[RECORDED DATA Boundary: Start]

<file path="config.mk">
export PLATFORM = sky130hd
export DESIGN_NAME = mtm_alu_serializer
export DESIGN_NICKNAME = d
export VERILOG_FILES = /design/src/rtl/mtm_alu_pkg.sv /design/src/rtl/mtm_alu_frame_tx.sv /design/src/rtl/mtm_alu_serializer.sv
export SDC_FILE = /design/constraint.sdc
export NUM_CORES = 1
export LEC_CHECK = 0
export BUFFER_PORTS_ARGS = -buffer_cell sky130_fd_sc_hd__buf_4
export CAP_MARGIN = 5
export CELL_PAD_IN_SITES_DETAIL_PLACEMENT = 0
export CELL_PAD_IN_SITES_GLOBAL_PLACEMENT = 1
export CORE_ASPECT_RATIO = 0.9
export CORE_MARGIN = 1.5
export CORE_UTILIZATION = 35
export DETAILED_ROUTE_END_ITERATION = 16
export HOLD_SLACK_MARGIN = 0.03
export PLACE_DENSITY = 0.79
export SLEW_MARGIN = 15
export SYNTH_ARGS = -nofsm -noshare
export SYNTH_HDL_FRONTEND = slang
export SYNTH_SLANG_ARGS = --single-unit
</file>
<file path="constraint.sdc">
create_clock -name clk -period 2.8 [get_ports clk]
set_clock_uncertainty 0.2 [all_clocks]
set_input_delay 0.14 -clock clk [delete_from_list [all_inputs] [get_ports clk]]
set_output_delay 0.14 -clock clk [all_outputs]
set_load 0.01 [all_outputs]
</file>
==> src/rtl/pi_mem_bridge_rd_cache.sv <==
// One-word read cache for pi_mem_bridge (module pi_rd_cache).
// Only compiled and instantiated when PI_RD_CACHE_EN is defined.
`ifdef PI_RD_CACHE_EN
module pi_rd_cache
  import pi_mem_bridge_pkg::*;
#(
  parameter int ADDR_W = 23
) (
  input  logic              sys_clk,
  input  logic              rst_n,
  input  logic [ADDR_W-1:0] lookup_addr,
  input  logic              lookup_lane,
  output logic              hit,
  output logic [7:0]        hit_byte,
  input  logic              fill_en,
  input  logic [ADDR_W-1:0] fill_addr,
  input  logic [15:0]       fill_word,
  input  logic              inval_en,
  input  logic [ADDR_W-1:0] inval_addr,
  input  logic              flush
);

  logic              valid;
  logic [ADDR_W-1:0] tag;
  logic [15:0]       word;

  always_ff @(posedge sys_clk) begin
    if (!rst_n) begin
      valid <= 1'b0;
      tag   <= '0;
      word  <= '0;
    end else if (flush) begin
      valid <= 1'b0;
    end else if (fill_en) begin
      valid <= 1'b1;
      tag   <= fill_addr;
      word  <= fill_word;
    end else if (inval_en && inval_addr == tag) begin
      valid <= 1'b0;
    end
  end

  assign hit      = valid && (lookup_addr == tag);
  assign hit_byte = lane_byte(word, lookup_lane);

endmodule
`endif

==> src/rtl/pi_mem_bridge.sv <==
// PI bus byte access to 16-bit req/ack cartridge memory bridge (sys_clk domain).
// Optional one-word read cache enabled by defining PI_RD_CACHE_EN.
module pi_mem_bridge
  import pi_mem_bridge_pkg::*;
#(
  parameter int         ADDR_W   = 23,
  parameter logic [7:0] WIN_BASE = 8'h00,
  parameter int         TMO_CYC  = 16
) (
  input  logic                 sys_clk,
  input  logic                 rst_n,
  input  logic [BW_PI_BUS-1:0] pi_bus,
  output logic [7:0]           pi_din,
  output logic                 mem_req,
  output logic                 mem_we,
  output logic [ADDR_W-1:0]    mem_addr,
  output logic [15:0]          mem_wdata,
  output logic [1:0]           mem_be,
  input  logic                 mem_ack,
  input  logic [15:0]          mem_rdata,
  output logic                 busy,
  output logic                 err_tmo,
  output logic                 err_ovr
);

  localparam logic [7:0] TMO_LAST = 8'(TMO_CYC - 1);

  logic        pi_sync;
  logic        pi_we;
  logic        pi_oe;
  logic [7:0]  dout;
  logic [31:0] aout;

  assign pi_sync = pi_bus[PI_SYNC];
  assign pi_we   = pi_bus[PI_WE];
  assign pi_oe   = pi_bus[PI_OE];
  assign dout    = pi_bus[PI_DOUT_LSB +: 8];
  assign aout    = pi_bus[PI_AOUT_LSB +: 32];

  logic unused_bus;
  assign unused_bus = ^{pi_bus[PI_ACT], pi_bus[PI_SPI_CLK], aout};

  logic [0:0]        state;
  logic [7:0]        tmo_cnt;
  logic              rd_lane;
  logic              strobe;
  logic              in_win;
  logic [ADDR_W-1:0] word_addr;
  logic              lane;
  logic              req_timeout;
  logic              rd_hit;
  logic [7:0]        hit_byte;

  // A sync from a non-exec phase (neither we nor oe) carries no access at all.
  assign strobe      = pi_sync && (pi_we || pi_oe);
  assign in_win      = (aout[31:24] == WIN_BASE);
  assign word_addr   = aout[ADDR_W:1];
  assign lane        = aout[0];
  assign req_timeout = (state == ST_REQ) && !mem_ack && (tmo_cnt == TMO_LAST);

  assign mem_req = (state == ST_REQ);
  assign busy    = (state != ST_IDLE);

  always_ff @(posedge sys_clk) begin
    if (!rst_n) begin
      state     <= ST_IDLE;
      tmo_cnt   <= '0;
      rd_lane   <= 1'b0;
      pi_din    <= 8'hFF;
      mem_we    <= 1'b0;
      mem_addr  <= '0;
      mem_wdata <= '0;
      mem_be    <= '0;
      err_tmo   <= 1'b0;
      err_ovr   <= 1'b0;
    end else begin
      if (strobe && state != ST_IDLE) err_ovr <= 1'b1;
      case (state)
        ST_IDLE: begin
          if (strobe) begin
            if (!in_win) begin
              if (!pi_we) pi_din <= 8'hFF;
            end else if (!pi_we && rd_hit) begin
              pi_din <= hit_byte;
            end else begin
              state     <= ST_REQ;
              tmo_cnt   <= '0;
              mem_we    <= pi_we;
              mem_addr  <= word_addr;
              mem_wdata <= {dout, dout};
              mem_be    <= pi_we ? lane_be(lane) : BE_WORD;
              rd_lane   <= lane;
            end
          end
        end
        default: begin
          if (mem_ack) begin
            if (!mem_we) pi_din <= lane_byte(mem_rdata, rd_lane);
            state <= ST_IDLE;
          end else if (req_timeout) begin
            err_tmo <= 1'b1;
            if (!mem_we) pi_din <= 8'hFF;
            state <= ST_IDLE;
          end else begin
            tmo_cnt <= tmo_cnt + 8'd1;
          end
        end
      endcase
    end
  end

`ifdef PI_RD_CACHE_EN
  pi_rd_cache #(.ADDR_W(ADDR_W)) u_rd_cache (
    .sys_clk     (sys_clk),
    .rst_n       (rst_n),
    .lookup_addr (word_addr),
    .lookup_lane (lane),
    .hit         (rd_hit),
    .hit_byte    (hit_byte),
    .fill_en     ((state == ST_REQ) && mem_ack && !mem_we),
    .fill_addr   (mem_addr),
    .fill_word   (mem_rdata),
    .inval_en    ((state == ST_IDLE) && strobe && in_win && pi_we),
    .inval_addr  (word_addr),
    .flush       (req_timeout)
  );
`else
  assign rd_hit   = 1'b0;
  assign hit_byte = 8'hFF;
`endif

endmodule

[RECORDED DATA Boundary: End]

» TASK BRIEF
All records above are to be printed exactly, with nothing omitted.

» ANSWER BOX
<file path="config.mk">
export PLATFORM = sky130hd
export DESIGN_NAME = mtm_alu_serializer
export DESIGN_NICKNAME = d
export VERILOG_FILES = /design/src/rtl/mtm_alu_pkg.sv /design/src/rtl/mtm_alu_frame_tx.sv /design/src/rtl/mtm_alu_serializer.sv
export SDC_FILE = /design/constraint.sdc
export NUM_CORES = 1
export LEC_CHECK = 0
export BUFFER_PORTS_ARGS = -buffer_cell sky130_fd_sc_hd__buf_4
export CAP_MARGIN = 5
export CELL_PAD_IN_SITES_DETAIL_PLACEMENT = 0
export CELL_PAD_IN_SITES_GLOBAL_PLACEMENT = 1
export CORE_ASPECT_RATIO = 0.9
export CORE_MARGIN = 1.5
export CORE_UTILIZATION = 35
export DETAILED_ROUTE_END_ITERATION = 16
export HOLD_SLACK_MARGIN = 0.03
export PLACE_DENSITY = 0.79
export SLEW_MARGIN = 15
export SYNTH_ARGS = -nofsm -noshare
export SYNTH_HDL_FRONTEND = slang
export SYNTH_SLANG_ARGS = --single-unit
</file>
<file path="constraint.sdc">
create_clock -name clk -period 2.8 [get_ports clk]
set_clock_uncertainty 0.2 [all_clocks]
set_input_delay 0.14 -clock clk [delete_from_list [all_inputs] [get_ports clk]]
set_output_delay 0.14 -clock clk [all_outputs]
set_load 0.01 [all_outputs]
</file>
==> src/rtl/pi_mem_bridge_rd_cache.sv <==
// One-word read cache for pi_mem_bridge (module pi_rd_cache).
// Only compiled and instantiated when PI_RD_CACHE_EN is defined.
`ifdef PI_RD_CACHE_EN
module pi_rd_cache
  import pi_mem_bridge_pkg::*;
#(
  parameter int ADDR_W = 23
) (
  input  logic              sys_clk,
  input  logic              rst_n,
  input  logic [ADDR_W-1:0] lookup_addr,
  input  logic              lookup_lane,
  output logic              hit,
  output logic [7:0]        hit_byte,
  input  logic              fill_en,
  input  logic [ADDR_W-1:0] fill_addr,
  input  logic [15:0]       fill_word,
  input  logic              inval_en,
  input  logic [ADDR_W-1:0] inval_addr,
  input  logic              flush
);

  logic              valid;
  logic [ADDR_W-1:0] tag;
  logic [15:0]       word;

  always_ff @(posedge sys_clk) begin
    if (!rst_n) begin
      valid <= 1'b0;
      tag   <= '0;
      word  <= '0;
    end else if (flush) begin
      valid <= 1'b0;
    end else if (fill_en) begin
      valid <= 1'b1;
      tag   <= fill_addr;
      word  <= fill_word;
    end else if (inval_en && inval_addr == tag) begin
      valid <= 1'b0;
    end
  end

  assign hit      = valid && (lookup_addr == tag);
  assign hit_byte = lane_byte(word, lookup_lane);

endmodule
`endif

==> src/rtl/pi_mem_bridge.sv <==
// PI bus byte access to 16-bit req/ack cartridge memory bridge (sys_clk domain).
// Optional one-word read cache enabled by defining PI_RD_CACHE_EN.
module pi_mem_bridge
  import pi_mem_bridge_pkg::*;
#(
  parameter int         ADDR_W   = 23,
  parameter logic [7:0] WIN_BASE = 8'h00,
  parameter int         TMO_CYC  = 16
) (
  input  logic                 sys_clk,
  input  logic                 rst_n,
  input  logic [BW_PI_BUS-1:0] pi_bus,
  output logic [7:0]           pi_din,
  output logic                 mem_req,
  output logic                 mem_we,
  output logic [ADDR_W-1:0]    mem_addr,
  output logic [15:0]          mem_wdata,
  output logic [1:0]           mem_be,
  input  logic                 mem_ack,
  input  logic [15:0]          mem_rdata,
  output logic                 busy,
  output logic                 err_tmo,
  output logic                 err_ovr
);

  localparam logic [7:0] TMO_LAST = 8'(TMO_CYC - 1);

  logic        pi_sync;
  logic        pi_we;
  logic        pi_oe;
  logic [7:0]  dout;
  logic [31:0] aout;

  assign pi_sync = pi_bus[PI_SYNC];
  assign pi_we   = pi_bus[PI_WE];
  assign pi_oe   = pi_bus[PI_OE];
  assign dout    = pi_bus[PI_DOUT_LSB +: 8];
  assign aout    = pi_bus[PI_AOUT_LSB +: 32];

  logic unused_bus;
  assign unused_bus = ^{pi_bus[PI_ACT], pi_bus[PI_SPI_CLK], aout};

  logic [0:0]        state;
  logic [7:0]        tmo_cnt;
  logic              rd_lane;
  logic              strobe;
  logic              in_win;
  logic [ADDR_W-1:0] word_addr;
  logic              lane;
  logic              req_timeout;
  logic              rd_hit;
  logic [7:0]        hit_byte;

  // A sync from a non-exec phase (neither we nor oe) carries no access at all.
  assign strobe      = pi_sync && (pi_we || pi_oe);
  assign in_win      = (aout[31:24] == WIN_BASE);
  assign word_addr   = aout[ADDR_W:1];
  assign lane        = aout[0];
  assign req_timeout = (state == ST_REQ) && !mem_ack && (tmo_cnt == TMO_LAST);

  assign mem_req = (state == ST_REQ);
  assign busy    = (state != ST_IDLE);

  always_ff @(posedge sys_clk) begin
    if (!rst_n) begin
      state     <= ST_IDLE;
      tmo_cnt   <= '0;
      rd_lane   <= 1'b0;
      pi_din    <= 8'hFF;
      mem_we    <= 1'b0;
      mem_addr  <= '0;
      mem_wdata <= '0;
      mem_be    <= '0;
      err_tmo   <= 1'b0;
      err_ovr   <= 1'b0;
    end else begin
      if (strobe && state != ST_IDLE) err_ovr <= 1'b1;
      case (state)
        ST_IDLE: begin
          if (strobe) begin
            if (!in_win) begin
              if (!pi_we) pi_din <= 8'hFF;
            end else if (!pi_we && rd_hit) begin
              pi_din <= hit_byte;
            end else begin
              state     <= ST_REQ;
              tmo_cnt   <= '0;
              mem_we    <= pi_we;
              mem_addr  <= word_addr;
              mem_wdata <= {dout, dout};
              mem_be    <= pi_we ? lane_be(lane) : BE_WORD;
              rd_lane   <= lane;
            end
          end
        end
        default: begin
          if (mem_ack) begin
            if (!mem_we) pi_din <= lane_byte(mem_rdata, rd_lane);
            state <= ST_IDLE;
          end else if (req_timeout) begin
            err_tmo <= 1'b1;
            if (!mem_we) pi_din <= 8'hFF;
            state <= ST_IDLE;
          end else begin
            tmo_cnt <= tmo_cnt + 8'd1;
          end
        end
      endcase
    end
  end

`ifdef PI_RD_CACHE_EN
  pi_rd_cache #(.ADDR_W(ADDR_W)) u_rd_cache (
    .sys_clk     (sys_clk),
    .rst_n       (rst_n),
    .lookup_addr (word_addr),
    .lookup_lane (lane),
    .hit         (rd_hit),
    .hit_byte    (hit_byte),
    .fill_en     ((state == ST_REQ) && mem_ack && !mem_we),
    .fill_addr   (mem_addr),
    .fill_word   (mem_rdata),
    .inval_en    ((state == ST_IDLE) && strobe && in_win && pi_we),
    .inval_addr  (word_addr),
    .flush       (req_timeout)
  );
`else
  assign rd_hit   = 1'b0;
  assign hit_byte = 8'hFF;
`endif

endmodule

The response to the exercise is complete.